Cia. Academia de Palhaços desvenda o vazio e a negação da realidade em “Há Dias Que Não Morro”

Foto: Paula Hemsi

Por Gabriela Mellão

Uma vida assegurada por uma rotina perfeita. Falsa mas perfeita, e reproduzida até a exaustão torná-la verdade. Em Há Dias Que Não Morro, novo trabalho da cia. Academia de Palhaços (rebatizada agora de ultraVioleta_s), três mulheres-bonecas idênticas iniciam seus dias desfrutando de espreguiçares esplendorosos ao nascer do sol de um amanhecer iluminado.

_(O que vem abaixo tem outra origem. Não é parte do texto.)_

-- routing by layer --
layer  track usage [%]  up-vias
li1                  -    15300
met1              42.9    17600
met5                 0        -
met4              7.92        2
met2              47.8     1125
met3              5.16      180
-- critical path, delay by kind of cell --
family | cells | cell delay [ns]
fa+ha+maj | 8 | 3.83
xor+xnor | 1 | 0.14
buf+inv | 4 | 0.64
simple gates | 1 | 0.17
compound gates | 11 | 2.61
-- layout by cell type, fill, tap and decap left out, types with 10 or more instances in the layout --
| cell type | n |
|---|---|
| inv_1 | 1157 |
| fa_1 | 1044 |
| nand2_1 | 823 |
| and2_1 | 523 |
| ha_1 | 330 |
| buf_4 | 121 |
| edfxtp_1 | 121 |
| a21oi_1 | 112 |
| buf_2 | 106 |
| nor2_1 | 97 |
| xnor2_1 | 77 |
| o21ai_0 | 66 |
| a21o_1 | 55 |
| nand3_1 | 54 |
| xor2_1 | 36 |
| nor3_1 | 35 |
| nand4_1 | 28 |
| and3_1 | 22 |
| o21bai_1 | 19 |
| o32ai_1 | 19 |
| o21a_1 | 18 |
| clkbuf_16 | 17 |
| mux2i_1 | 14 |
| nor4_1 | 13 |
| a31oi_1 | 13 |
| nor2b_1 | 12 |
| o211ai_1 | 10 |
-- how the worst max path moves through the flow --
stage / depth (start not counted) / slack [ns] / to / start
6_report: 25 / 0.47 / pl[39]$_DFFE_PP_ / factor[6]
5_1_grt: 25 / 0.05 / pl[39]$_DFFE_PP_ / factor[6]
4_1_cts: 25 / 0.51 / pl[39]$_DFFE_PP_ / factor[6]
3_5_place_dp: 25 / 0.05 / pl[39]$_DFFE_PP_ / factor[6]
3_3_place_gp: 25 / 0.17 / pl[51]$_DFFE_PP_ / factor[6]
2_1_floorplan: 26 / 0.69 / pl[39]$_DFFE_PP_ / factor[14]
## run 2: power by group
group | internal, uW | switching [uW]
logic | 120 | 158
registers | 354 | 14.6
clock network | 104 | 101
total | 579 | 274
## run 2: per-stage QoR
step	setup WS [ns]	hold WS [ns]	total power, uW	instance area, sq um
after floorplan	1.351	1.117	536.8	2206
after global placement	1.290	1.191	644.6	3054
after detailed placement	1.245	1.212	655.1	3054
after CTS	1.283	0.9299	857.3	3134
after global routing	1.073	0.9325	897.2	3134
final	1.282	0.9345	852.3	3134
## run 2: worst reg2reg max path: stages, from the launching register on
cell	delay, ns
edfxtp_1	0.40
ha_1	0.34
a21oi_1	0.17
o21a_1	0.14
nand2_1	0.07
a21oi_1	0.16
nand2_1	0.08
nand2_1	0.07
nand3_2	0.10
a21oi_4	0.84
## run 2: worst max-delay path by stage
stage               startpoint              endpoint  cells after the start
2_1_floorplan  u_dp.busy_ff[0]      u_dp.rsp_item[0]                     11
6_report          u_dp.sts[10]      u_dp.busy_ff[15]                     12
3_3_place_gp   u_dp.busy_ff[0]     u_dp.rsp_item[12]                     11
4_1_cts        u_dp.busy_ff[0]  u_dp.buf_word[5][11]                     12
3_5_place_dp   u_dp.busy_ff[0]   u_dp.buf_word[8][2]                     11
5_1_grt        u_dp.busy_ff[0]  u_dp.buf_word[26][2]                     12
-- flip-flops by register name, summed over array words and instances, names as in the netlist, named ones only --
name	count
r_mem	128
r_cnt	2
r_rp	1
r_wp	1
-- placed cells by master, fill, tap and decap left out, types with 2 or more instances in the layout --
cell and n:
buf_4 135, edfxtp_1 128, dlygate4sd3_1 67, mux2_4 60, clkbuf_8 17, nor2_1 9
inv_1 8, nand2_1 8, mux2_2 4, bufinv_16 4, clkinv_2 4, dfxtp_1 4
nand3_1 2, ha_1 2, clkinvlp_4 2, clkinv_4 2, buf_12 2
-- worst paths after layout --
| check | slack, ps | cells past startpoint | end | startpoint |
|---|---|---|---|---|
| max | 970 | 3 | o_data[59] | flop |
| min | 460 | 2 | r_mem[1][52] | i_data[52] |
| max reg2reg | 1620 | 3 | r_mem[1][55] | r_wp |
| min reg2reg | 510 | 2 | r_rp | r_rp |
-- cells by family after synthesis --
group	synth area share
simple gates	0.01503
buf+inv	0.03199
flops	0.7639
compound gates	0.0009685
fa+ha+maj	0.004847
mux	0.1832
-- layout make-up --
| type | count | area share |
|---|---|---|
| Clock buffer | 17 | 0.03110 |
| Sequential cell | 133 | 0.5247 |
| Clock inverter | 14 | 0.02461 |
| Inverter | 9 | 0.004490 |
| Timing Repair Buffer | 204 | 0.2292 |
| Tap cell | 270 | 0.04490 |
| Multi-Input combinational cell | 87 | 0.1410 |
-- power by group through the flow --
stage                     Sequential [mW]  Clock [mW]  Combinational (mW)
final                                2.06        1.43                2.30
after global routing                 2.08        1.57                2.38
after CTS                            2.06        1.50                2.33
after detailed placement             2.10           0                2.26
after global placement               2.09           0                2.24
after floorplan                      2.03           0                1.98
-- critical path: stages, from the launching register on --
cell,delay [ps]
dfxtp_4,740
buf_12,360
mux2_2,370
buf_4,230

Ao longo do dia, garantem a felicidade através da repetição de ações corriqueiras revestidas de brilhantina, sempre exibindo sorrisos permanentes nos rostos pasteurizados, até chegar a um anoitecer estrelado capaz de trazer a renovação necessária para mais um dia sublime.

Elas vivem dentro de um cubo, reaproveitando o cenário de Adeus, Palhaços Mortos — primeira parceria do grupo com José Roberto Jardim, que desta vez divide a encenação com as atrizes. Como em Dias Felizes, de Beckett, o ciclo garante a sustentação de uma existência idealizada. A trinca repete também o otimismo inabalável de Winnie, mas o estado de espírito surge plenamente justificado, afinal o confinamento aqui é dádiva e nenhuma das três está sendo sugada pela terra. Ao contrário, são abençoadas pelo canto dos pássaros, o desabrochar das flores e um arco-íris eterno.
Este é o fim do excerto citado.